So genannte “natürliche Killerzellen” im Immunsystem können ganz spezifisch Viren erkennen und zerstören. Dies haben Mediziner der Washington University School of Medicine herausgefunden. Bislang war man der Meinung gewesen, dass diese Zelltypen nur auf eine unspezifische Weise auf Infektionen reagieren.
“Wenn wir verstehen, wie die natürlichen Killerzellen vireninfizierte Zellen beseitigen, können wir ganz gezielt Medikamente und Behandlungsmethoden entwickeln”, so Wayne M. Yokohama in der Fachzeitschrift Science. Er und seine Kollegen hatten Mäuse mit unterschiedlichen Immunreaktionen auf das so genannte Murin-Zytomegalovirus (MCMV) genetisch untersucht und dabei die wichtige Rolle der körpereigenen Killerzellen entdeckt.

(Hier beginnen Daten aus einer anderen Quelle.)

`src/rtl/csa_pkg.sv`:
```
// Shared constants, phase encoding and beat-packing helper for the CSA output packer.
package csa_pkg;

   localparam int unsigned CSA_CALC_OUT_WIDTH = 48;
   localparam int unsigned AXIS_DATA_WIDTH    = 32;

   typedef enum logic [1:0] {
      PH_LO  = 2'd0,
      PH_MID = 2'd1,
      PH_HI  = 2'd2
   } phase_t;

   // Two 48-bit results H (older) and H1 map onto three 32-bit beats.
   localparam int unsigned LO_MSB     = 31;
   localparam int unsigned MID_H_LSB  = 32;
   localparam int unsigned MID_H1_MSB = 15;
   localparam int unsigned HI_LSB     = 16;

   function automatic logic [AXIS_DATA_WIDTH-1:0] pack_beat(
      input phase_t                        ph,
      input logic [CSA_CALC_OUT_WIDTH-1:0] h,
      input logic [CSA_CALC_OUT_WIDTH-1:0] h1
   );
      logic [AXIS_DATA_WIDTH-1:0] b;
      case (ph)
         PH_LO:   b = h[LO_MSB:0];
         PH_MID:  b = {h1[MID_H1_MSB:0], h[CSA_CALC_OUT_WIDTH-1:MID_H_LSB]};
         default: b = h[CSA_CALC_OUT_WIDTH-1:HI_LSB];
      endcase
      return b;
   endfunction

endpackage

```
`src/rtl/csa_result_fifo.sv`:
```
// Single-clock result FIFO exposing the head and head+1 entries for the beat packer.
module csa_result_fifo
   import csa_pkg::*;
#(
   parameter int unsigned WIDTH = 48,
   parameter int unsigned DEPTH = 8
) (
   input  logic                       csa_calc_clk,
   input  logic                       rst_n,
   input  logic                       clr,
   input  logic                       push,
   input  logic [WIDTH-1:0]           push_data,
   input  logic                       pop,
   output logic [WIDTH-1:0]           head,
   output logic [WIDTH-1:0]           head1,
   output logic [$clog2(DEPTH):0]     count
);

   localparam int unsigned AW = $clog2(DEPTH);

   logic [WIDTH-1:0] mem [DEPTH];
   logic [AW-1:0]    wr_ptr;
   logic [AW-1:0]    rd_ptr;

   // Storage needs no reset: entries are only observed once written.
   always_ff @(posedge csa_calc_clk) begin
      if (push) begin
         mem[wr_ptr] <= push_data;
      end
   end

   always_ff @(posedge csa_calc_clk or negedge rst_n) begin
      if (!rst_n) begin
         wr_ptr <= '0;
         rd_ptr <= '0;
         count  <= '0;
      end else if (clr) begin
         wr_ptr <= '0;
         rd_ptr <= '0;
         count  <= '0;
      end else begin
         if (push) begin
            wr_ptr <= wr_ptr + AW'(1);
         end
         if (pop) begin
            rd_ptr <= rd_ptr + AW'(1);
         end
         case ({push, pop})
            2'b10:   count <= count + (AW+1)'(1);
            2'b01:   count <= count - (AW+1)'(1);
            default: count <= count;
         endcase
      end
   end

   assign head  = mem[rd_ptr];
   assign head1 = mem[rd_ptr + AW'(1)];

endmodule

```
`src/rtl/csa_out_axis_packer.sv`:
```
// Buffers 48-bit CSA results and repacks each pair into three 32-bit AXI-Stream beats.
module csa_out_axis_packer
   import csa_pkg::*;
#(
   parameter int unsigned CSA_CALC_OUT_WIDTH = 48,
   parameter int unsigned AXIS_DATA_WIDTH    = 32,
   parameter int unsigned FIFO_DEPTH         = 8,
   parameter int unsigned RESULTS_PER_PACKET = 8
) (
   input  logic                          csa_calc_clk,
   input  logic                          rst_n,
   input  logic                          clr,
   input  logic                          csa_out_wen,
   input  logic [CSA_CALC_OUT_WIDTH-1:0] csa_out_wdata,
   output logic                          csa_out_error_full,
   output logic [AXIS_DATA_WIDTH-1:0]    m_axis_tdata,
   output logic                          m_axis_tvalid,
   input  logic                          m_axis_tready,
   output logic                          m_axis_tlast,
   output logic                          overflow,
   output logic [31:0]                   result_count,
   output logic [31:0]                   beat_count
);

   if (CSA_CALC_OUT_WIDTH != csa_pkg::CSA_CALC_OUT_WIDTH ||
       AXIS_DATA_WIDTH != csa_pkg::AXIS_DATA_WIDTH) begin : g_bad_width
      $error("csa_out_axis_packer: widths are fixed at 48 in / 32 out");
   end
   if (FIFO_DEPTH < 2 || (FIFO_DEPTH & (FIFO_DEPTH - 1)) != 0) begin : g_bad_depth
      $error("csa_out_axis_packer: FIFO_DEPTH must be a power of two >= 2");
   end
   if (RESULTS_PER_PACKET < 2 || (RESULTS_PER_PACKET % 2) != 0) begin : g_bad_packet
      $error("csa_out_axis_packer: RESULTS_PER_PACKET must be even and >= 2");
   end

   localparam int unsigned AW    = $clog2(FIFO_DEPTH);
   localparam int unsigned PAIRS = RESULTS_PER_PACKET / 2;
   localparam int unsigned PCW   = (PAIRS > 1) ? $clog2(PAIRS) : 1;

   logic [CSA_CALC_OUT_WIDTH-1:0] head;
   logic [CSA_CALC_OUT_WIDTH-1:0] head1;
   logic [AW:0]                   count;
   logic [AW:0]                   cnt_after_pop;
   phase_t                        phase;
   phase_t                        phase_nxt;
   logic [PCW-1:0]                pair_cnt;
   logic                          tvalid_r;
   logic                          tvalid_nxt;
   logic                          full;
   logic                          push;
   logic                          pop;
   logic                          hs;
   logic                          last_pair;

   assign full      = (count == (AW+1)'(FIFO_DEPTH));
   assign push      = csa_out_wen && !full;
   assign hs        = tvalid_r && m_axis_tready;
   assign pop       = hs && (phase != PH_LO);
   assign last_pair = (pair_cnt == PCW'(PAIRS - 1));

   csa_result_fifo #(
      .WIDTH (CSA_CALC_OUT_WIDTH),
      .DEPTH (FIFO_DEPTH)
   ) u_fifo (
      .csa_calc_clk (csa_calc_clk),
      .rst_n        (rst_n),
      .clr          (clr),
      .push         (push),
      .push_data    (csa_out_wdata),
      .pop          (pop),
      .head         (head),
      .head1        (head1),
      .count        (count)
   );

   // Next tvalid ignores this cycle's write, giving one cycle of write-to-valid
   // latency; pops are accounted for, so tvalid never falls without a handshake.
   always_comb begin
      phase_nxt = phase;
      if (hs) begin
         case (phase)
            PH_LO:   phase_nxt = PH_MID;
            PH_MID:  phase_nxt = PH_HI;
            default: phase_nxt = PH_LO;
         endcase
      end
      cnt_after_pop = count - {{AW{1'b0}}, pop};
      if (phase_nxt == PH_HI) begin
         tvalid_nxt = (cnt_after_pop >= (AW+1)'(1));
      end else begin
         tvalid_nxt = (cnt_after_pop >= (AW+1)'(2));
      end
   end

   always_ff @(posedge csa_calc_clk or negedge rst_n) begin
      if (!rst_n) begin
         phase        <= PH_LO;
         tvalid_r     <= 1'b0;
         pair_cnt     <= '0;
         overflow     <= 1'b0;
         result_count <= '0;
         beat_count   <= '0;
      end else if (clr) begin
         phase        <= PH_LO;
         tvalid_r     <= 1'b0;
         pair_cnt     <= '0;
         overflow     <= 1'b0;
         result_count <= '0;
         beat_count   <= '0;
      end else begin
         phase    <= phase_nxt;
         tvalid_r <= tvalid_nxt;
         if (hs && phase == PH_HI) begin
            pair_cnt <= last_pair ? '0 : pair_cnt + PCW'(1);
         end
         if (csa_out_wen && full) begin
            overflow <= 1'b1;
         end
         if (push) begin
            result_count <= result_count + 32'd1;
         end
         if (hs) begin
            beat_count <= beat_count + 32'd1;
         end
      end
   end

   assign csa_out_error_full = full;
   assign m_axis_tvalid      = tvalid_r;
   assign m_axis_tdata       = tvalid_r ? pack_beat(phase, head, head1) : '0;
   assign m_axis_tlast       = tvalid_r && (phase == PH_HI) && last_pair;

endmodule

```
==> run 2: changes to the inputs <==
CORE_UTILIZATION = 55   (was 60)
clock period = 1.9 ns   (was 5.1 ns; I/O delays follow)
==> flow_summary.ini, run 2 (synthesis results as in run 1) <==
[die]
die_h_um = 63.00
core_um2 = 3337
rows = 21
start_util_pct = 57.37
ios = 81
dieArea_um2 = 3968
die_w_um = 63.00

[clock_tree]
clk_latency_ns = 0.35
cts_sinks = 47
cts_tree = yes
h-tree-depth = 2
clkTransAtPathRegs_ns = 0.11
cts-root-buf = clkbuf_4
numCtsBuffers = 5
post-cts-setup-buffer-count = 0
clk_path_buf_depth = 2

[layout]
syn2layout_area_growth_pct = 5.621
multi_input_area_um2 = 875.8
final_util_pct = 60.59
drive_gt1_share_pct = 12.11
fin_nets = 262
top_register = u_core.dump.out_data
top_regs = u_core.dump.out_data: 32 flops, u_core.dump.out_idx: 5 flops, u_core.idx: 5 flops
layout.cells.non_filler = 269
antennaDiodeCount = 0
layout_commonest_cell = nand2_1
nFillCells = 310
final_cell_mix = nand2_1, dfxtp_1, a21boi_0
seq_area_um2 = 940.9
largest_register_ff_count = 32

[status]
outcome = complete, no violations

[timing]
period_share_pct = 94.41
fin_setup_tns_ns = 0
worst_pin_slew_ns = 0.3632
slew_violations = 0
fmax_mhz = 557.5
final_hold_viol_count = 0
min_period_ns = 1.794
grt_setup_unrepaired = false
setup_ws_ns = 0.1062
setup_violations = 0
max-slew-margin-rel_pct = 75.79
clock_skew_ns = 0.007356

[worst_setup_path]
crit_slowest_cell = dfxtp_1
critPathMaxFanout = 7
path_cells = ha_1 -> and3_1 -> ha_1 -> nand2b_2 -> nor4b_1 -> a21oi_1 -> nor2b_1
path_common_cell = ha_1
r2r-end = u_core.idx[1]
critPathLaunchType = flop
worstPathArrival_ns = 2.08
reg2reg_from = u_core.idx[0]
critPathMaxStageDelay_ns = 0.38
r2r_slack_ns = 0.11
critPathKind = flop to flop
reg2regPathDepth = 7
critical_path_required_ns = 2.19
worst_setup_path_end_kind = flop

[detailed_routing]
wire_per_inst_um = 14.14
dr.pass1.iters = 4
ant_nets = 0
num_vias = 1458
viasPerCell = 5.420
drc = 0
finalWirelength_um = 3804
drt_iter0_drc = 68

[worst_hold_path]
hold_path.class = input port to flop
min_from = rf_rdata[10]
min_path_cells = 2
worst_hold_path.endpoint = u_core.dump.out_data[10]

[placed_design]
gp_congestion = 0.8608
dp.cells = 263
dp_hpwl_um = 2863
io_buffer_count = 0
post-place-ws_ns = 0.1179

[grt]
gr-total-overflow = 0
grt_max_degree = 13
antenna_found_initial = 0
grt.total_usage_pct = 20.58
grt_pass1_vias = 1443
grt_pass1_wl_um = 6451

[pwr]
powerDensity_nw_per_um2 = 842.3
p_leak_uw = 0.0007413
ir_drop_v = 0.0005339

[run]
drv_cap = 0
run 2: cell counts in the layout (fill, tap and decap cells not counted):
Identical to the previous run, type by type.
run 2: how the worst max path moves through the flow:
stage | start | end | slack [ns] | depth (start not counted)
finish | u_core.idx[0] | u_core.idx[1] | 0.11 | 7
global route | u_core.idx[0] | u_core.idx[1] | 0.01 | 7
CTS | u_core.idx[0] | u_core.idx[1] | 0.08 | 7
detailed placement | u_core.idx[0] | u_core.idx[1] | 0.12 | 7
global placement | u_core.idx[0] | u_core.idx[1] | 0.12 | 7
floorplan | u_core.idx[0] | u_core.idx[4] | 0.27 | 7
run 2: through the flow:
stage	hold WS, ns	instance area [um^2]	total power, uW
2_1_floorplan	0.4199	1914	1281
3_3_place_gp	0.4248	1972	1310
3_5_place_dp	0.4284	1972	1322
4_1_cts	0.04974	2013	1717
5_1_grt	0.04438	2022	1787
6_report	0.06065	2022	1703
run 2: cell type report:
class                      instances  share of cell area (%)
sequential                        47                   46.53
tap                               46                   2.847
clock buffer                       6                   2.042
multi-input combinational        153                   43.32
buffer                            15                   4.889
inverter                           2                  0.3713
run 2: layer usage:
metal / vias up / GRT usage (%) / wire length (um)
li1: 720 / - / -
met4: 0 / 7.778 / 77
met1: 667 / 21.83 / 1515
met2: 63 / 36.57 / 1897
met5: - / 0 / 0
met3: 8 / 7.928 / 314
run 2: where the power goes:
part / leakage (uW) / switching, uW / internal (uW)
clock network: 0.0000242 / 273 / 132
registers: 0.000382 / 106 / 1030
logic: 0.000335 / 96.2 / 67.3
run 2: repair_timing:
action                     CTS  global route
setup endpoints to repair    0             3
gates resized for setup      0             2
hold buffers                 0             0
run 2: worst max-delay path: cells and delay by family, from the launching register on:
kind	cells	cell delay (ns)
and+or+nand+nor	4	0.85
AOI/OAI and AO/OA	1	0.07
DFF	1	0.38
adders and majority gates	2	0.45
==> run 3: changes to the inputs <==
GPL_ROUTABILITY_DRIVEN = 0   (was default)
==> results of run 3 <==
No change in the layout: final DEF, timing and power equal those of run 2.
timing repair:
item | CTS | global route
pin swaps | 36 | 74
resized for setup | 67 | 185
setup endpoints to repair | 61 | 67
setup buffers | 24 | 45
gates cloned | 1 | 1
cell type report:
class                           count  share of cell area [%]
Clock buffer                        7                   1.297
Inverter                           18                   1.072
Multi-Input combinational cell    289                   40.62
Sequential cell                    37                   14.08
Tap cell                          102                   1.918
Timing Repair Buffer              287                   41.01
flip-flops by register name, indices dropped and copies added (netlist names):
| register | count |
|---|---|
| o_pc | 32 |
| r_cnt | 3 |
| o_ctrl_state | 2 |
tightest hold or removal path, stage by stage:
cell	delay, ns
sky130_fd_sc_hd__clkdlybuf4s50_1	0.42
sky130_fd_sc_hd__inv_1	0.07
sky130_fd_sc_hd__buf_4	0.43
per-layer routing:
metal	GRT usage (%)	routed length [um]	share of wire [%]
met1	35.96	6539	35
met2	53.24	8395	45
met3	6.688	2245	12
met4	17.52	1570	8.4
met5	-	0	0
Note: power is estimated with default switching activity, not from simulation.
--- config.mk ---
export PLATFORM = sky130hd
export DESIGN_NAME = score_ssd_driver
export DESIGN_NICKNAME = d
export VERILOG_FILES = /design/src/rtl/score_ssd_driver.sv
export SDC_FILE = /design/constraint.sdc
export NUM_CORES = 1
export LEC_CHECK = 0
export CORE_ASPECT_RATIO = 1.75
export CORE_UTILIZATION = 64
export CTS_CLUSTER_SIZE = 14
export DETAILED_ROUTE_END_ITERATION = 16
export PLACE_DENSITY = 0.82
export SYNTH_ARGS = -nofsm -noshare
export SYNTH_HDL_FRONTEND = slang
export SYNTH_SLANG_ARGS = --single-unit
--- constraint.sdc ---
create_clock -name Clk -period 5.3 [get_ports Clk]
set_input_delay 1.59 -clock Clk [delete_from_list [all_inputs] [get_ports Clk]]
set_output_delay 1.59 -clock Clk [all_outputs]
set_load 0.005 [all_outputs]
## src/rtl/debug_step_ctrl.sv

```systemverilog
// debug_step_ctrl: run-control master for the pipeline's PC step/enable line.
//
// Decodes command bytes from the debug UART receiver. The CPU can be run
// continuously, single-stepped or reset. The block counts stepped cycles and
// latches HALT. After every single step, and on HALT, it streams a
// {PC, cycle count} snapshot, MSB-first, through the UART transmitter.
//
// Ports:
//   i_clk, i_reset          clock; synchronous active-high reset
//   i_rx_data, i_rx_valid   received command byte and its one-cycle strobe
//   i_tx_ready              transmitter accepts o_tx_data this cycle
//   o_tx_data, o_tx_valid   byte to transmit and its valid (held until accepted)
//   i_PC                    current PC value
//   i_halt                  HALT reached writeback
//   o_Step                  registered step enable to PC and pipeline
//   o_cpu_reset             registered one-cycle pipeline reset pulse
//   o_cycles                executed-cycle counter
//   o_halted                sticky HALT flag, cleared by CPU reset
module debug_step_ctrl #(
    parameter int unsigned        NBITS     = 32,
    parameter int unsigned        NB_DATA   = 8,
    parameter logic [NB_DATA-1:0] CMD_CONT  = 8'h63,
    parameter logic [NB_DATA-1:0] CMD_STEP  = 8'h73,
    parameter logic [NB_DATA-1:0] CMD_RESET = 8'h72
) (
    input  logic               i_clk,
    input  logic               i_reset,
    input  logic [NB_DATA-1:0] i_rx_data,
    input  logic               i_rx_valid,
    input  logic               i_tx_ready,
    output logic [NB_DATA-1:0] o_tx_data,
    output logic               o_tx_valid,
    input  logic [NBITS-1:0]   i_PC,
    input  logic               i_halt,
    output logic               o_Step,
    output logic               o_cpu_reset,
    output logic [NBITS-1:0]   o_cycles,
    output logic               o_halted
);

    localparam int unsigned NB_SNAP   = 2 * NBITS;
    localparam int unsigned NUM_BYTES = NB_SNAP / NB_DATA;
    localparam int unsigned CNT_W     = (NUM_BYTES > 1) ? $clog2(NUM_BYTES) : 1;

    typedef enum logic [2:0] {
        StIdle,
        StRun,
        StStep,
        StLoad,
        StSend,
        StDone,
        StCrst
    } state_e;

    state_e               state;
    logic [NB_SNAP-1:0]   snap;
    logic [CNT_W-1:0]     byte_cnt;
    logic                 accept;
    logic                 last_byte;
    logic                 rx_reset;

    assign accept    = o_tx_valid & i_tx_ready;
    assign last_byte = (byte_cnt == CNT_W'(NUM_BYTES - 1));
    assign rx_reset  = i_rx_valid && (i_rx_data == CMD_RESET);

    always_ff @(posedge i_clk) begin
        if (i_reset) begin
            state       <= StIdle;
            o_Step      <= 1'b0;
            o_cpu_reset <= 1'b0;
            o_tx_valid  <= 1'b0;
            o_tx_data   <= '0;
            o_halted    <= 1'b0;
            o_cycles    <= '0;
            snap        <= '0;
            byte_cnt    <= '0;
        end else begin
            o_cpu_reset <= 1'b0;
            if (o_Step) begin
                o_cycles <= o_cycles + NBITS'(1);
            end

            unique case (state)
                StIdle: begin
                    if (i_rx_valid) begin
                        if (i_rx_data == CMD_CONT) begin
                            state  <= StRun;
                            o_Step <= 1'b1;
                        end else if (i_rx_data == CMD_STEP) begin
                            state  <= StStep;
                            o_Step <= 1'b1;
                        end else if (i_rx_data == CMD_RESET) begin
                            state       <= StCrst;
                            o_cpu_reset <= 1'b1;
                            o_cycles    <= '0;
                            o_halted    <= 1'b0;
                        end
                    end
                end

                StRun: begin
                    // A reset command outranks a simultaneous HALT.
                    if (rx_reset) begin
                        state       <= StCrst;
                        o_Step      <= 1'b0;
                        o_cpu_reset <= 1'b1;
                        o_cycles    <= '0;
                        o_halted    <= 1'b0;
                    end else if (i_halt) begin
                        state    <= StLoad;
                        o_Step   <= 1'b0;
                        o_halted <= 1'b1;
                    end
                end

                StStep: begin
                    state  <= StLoad;
                    o_Step <= 1'b0;
                    if (i_halt) begin
                        o_halted <= 1'b1;
                    end
                end

                StLoad: begin
                    // o_cycles already includes the final stepped cycle here.
                    snap       <= {i_PC, o_cycles};
                    o_tx_data  <= i_PC[NBITS-1 -: NB_DATA];
                    o_tx_valid <= 1'b1;
                    byte_cnt   <= '0;
                    state      <= StSend;
                end

                StSend: begin
                    if (accept) begin
                        if (last_byte) begin
                            o_tx_valid <= 1'b0;
                            state      <= o_halted ? StDone : StIdle;
                        end else begin
                            // Next byte sits just below the one being accepted.
                            byte_cnt  <= byte_cnt + CNT_W'(1);
                            snap      <= snap << NB_DATA;
                            o_tx_data <= snap[NB_SNAP-NB_DATA-1 -: NB_DATA];
                        end
                    end
                end

                StDone: begin
                    if (rx_reset) begin
                        state       <= StCrst;
                        o_cpu_reset <= 1'b1;
                        o_cycles    <= '0;
                        o_halted    <= 1'b0;
                    end
                end

                StCrst: begin
                    state <= StIdle;
                end

                default: begin
                    state <= StIdle;
                end
            endcase
        end
    end

endmodule

```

Killerzellen tragen ihren Namen aufgrund ihrer Fähigkeit, spontan Krebszellen abzutöten. Als “Frühwarnsystem” im Körper sondern sie außerdem ein Protein ab, um die anderen Immunzellen zu aktivieren. Um möglichst viele schädliche Zellen zu erkennen, verfügen sie über ein riesiges Spektrum an Rezeptoren, die auf ihrer Oberfläche sitzen.